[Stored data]
BEGIN
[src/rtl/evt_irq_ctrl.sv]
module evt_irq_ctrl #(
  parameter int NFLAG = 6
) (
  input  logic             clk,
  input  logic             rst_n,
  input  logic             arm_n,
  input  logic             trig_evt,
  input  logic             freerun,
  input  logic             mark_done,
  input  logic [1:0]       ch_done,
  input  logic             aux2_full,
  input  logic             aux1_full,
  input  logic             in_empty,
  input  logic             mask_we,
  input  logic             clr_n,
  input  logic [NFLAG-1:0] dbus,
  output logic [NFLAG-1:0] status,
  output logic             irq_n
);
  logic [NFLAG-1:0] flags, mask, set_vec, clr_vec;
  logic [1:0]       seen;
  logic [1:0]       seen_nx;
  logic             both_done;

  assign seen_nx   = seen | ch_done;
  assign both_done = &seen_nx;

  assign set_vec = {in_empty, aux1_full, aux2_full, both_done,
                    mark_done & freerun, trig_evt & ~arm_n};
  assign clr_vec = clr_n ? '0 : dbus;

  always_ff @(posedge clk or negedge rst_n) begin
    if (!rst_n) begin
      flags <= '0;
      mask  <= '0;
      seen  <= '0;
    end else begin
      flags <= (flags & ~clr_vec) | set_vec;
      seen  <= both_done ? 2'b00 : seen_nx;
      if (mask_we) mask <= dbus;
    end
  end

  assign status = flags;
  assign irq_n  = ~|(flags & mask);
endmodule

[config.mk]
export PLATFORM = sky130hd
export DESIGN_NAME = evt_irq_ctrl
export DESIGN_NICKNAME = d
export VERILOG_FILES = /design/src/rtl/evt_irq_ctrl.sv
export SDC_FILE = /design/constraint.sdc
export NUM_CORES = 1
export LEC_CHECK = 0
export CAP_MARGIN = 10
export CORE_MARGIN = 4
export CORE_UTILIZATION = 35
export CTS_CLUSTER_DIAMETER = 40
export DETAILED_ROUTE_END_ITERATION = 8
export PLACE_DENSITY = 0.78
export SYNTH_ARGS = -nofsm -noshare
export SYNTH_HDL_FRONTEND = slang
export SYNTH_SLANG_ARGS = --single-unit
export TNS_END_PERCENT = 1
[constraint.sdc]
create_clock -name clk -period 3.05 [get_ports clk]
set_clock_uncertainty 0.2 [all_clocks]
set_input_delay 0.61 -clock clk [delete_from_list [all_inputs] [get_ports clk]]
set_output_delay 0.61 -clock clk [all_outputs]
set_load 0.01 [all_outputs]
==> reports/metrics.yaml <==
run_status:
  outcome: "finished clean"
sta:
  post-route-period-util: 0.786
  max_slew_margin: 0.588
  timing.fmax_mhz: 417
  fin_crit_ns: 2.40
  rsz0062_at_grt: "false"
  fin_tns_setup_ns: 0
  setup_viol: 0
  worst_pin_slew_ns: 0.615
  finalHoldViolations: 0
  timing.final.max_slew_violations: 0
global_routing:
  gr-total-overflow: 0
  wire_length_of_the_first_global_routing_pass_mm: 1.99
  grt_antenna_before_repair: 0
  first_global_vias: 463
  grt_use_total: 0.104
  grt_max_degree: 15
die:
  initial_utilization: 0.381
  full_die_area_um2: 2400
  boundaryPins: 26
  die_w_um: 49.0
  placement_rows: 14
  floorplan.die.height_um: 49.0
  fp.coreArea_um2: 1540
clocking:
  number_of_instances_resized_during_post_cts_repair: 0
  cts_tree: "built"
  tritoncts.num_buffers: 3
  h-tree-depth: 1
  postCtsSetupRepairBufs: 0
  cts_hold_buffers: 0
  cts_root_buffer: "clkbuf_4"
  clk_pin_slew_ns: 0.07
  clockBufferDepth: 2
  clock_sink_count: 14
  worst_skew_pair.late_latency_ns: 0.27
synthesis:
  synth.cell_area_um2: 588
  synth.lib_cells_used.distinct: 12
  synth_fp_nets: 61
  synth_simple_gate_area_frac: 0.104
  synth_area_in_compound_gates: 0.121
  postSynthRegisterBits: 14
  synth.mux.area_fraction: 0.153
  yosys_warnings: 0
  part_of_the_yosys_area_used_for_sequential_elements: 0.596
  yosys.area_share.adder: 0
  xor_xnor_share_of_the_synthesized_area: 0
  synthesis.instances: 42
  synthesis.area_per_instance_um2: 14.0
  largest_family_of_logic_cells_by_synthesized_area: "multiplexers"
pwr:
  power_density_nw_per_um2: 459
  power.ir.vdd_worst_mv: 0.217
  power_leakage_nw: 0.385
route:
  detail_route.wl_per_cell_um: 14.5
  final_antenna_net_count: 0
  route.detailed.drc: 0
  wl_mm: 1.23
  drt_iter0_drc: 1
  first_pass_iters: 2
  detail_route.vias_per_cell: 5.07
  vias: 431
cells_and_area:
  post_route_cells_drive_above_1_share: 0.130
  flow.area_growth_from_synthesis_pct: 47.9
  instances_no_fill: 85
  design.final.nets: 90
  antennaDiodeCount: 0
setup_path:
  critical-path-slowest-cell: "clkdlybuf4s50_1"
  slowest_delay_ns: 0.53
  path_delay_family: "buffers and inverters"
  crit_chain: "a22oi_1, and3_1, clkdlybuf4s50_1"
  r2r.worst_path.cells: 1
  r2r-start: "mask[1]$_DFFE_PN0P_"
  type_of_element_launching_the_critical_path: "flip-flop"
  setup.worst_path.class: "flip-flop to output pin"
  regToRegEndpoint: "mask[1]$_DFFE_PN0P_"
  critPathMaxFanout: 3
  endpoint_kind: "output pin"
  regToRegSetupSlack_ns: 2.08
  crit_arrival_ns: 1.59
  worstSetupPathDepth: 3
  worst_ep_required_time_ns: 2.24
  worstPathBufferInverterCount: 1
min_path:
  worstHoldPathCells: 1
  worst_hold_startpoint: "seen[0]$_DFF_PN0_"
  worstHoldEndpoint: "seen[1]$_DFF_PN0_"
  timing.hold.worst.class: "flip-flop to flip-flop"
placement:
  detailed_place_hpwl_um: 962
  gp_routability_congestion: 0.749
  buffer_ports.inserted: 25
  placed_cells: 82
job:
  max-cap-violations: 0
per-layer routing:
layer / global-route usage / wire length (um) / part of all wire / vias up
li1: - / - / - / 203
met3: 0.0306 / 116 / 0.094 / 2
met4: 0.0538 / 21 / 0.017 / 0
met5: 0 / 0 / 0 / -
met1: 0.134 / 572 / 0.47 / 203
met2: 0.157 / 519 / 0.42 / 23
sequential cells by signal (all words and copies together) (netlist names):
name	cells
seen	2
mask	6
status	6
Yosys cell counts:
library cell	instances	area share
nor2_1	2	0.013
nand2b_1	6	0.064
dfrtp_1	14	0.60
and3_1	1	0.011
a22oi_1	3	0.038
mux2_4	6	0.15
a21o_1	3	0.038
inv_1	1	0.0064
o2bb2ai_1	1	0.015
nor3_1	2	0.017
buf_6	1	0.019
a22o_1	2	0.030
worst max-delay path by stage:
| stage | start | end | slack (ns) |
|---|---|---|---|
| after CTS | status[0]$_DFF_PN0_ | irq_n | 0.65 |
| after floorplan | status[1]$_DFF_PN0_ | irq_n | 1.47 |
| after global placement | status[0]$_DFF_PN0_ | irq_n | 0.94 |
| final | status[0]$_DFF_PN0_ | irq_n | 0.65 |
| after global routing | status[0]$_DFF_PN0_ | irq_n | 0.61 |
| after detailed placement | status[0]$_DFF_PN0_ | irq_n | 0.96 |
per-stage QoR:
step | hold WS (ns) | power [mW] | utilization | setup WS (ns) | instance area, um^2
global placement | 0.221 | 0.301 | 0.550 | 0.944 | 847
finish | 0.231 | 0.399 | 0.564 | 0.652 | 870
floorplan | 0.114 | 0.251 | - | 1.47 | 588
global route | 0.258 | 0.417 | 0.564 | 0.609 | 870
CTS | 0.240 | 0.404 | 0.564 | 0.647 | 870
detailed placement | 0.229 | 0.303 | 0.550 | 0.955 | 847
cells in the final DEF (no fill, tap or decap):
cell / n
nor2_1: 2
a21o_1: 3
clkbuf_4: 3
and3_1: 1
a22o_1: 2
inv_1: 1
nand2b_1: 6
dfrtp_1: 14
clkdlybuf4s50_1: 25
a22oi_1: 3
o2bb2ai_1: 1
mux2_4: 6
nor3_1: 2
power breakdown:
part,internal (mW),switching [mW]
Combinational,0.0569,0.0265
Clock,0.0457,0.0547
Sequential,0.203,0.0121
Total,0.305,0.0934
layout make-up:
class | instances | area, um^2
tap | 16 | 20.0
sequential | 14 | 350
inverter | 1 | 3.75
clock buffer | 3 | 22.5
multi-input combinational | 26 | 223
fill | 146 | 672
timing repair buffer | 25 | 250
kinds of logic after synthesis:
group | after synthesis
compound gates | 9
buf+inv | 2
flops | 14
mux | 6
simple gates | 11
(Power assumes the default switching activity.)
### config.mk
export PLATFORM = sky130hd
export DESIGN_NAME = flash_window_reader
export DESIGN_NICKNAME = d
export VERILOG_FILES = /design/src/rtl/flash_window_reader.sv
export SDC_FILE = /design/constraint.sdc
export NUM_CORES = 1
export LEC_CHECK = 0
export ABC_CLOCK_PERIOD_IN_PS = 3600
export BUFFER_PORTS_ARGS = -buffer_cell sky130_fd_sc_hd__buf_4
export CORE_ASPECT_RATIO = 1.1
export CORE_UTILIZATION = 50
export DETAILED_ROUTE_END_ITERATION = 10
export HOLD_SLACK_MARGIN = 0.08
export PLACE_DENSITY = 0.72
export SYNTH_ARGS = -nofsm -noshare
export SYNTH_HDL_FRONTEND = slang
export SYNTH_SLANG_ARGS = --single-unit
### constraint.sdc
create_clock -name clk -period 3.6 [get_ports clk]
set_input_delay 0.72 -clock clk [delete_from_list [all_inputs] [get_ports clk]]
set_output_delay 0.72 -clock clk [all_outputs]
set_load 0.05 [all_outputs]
END
## WORK INSTRUCTIONS
Working from the records above, write out verbatim only the lines from the line containing "timing.fmax_mhz: 417" through the line containing "synthesis.instances: 42".

## RESULT
  timing.fmax_mhz: 417
  fin_crit_ns: 2.40
  rsz0062_at_grt: "false"
  fin_tns_setup_ns: 0
  setup_viol: 0
  worst_pin_slew_ns: 0.615
  finalHoldViolations: 0
  timing.final.max_slew_violations: 0
global_routing:
  gr-total-overflow: 0
  wire_length_of_the_first_global_routing_pass_mm: 1.99
  grt_antenna_before_repair: 0
  first_global_vias: 463
  grt_use_total: 0.104
  grt_max_degree: 15
die:
  initial_utilization: 0.381
  full_die_area_um2: 2400
  boundaryPins: 26
  die_w_um: 49.0
  placement_rows: 14
  floorplan.die.height_um: 49.0
  fp.coreArea_um2: 1540
clocking:
  number_of_instances_resized_during_post_cts_repair: 0
  cts_tree: "built"
  tritoncts.num_buffers: 3
  h-tree-depth: 1
  postCtsSetupRepairBufs: 0
  cts_hold_buffers: 0
  cts_root_buffer: "clkbuf_4"
  clk_pin_slew_ns: 0.07
  clockBufferDepth: 2
  clock_sink_count: 14
  worst_skew_pair.late_latency_ns: 0.27
synthesis:
  synth.cell_area_um2: 588
  synth.lib_cells_used.distinct: 12
  synth_fp_nets: 61
  synth_simple_gate_area_frac: 0.104
  synth_area_in_compound_gates: 0.121
  postSynthRegisterBits: 14
  synth.mux.area_fraction: 0.153
  yosys_warnings: 0
  part_of_the_yosys_area_used_for_sequential_elements: 0.596
  yosys.area_share.adder: 0
  xor_xnor_share_of_the_synthesized_area: 0
  synthesis.instances: 42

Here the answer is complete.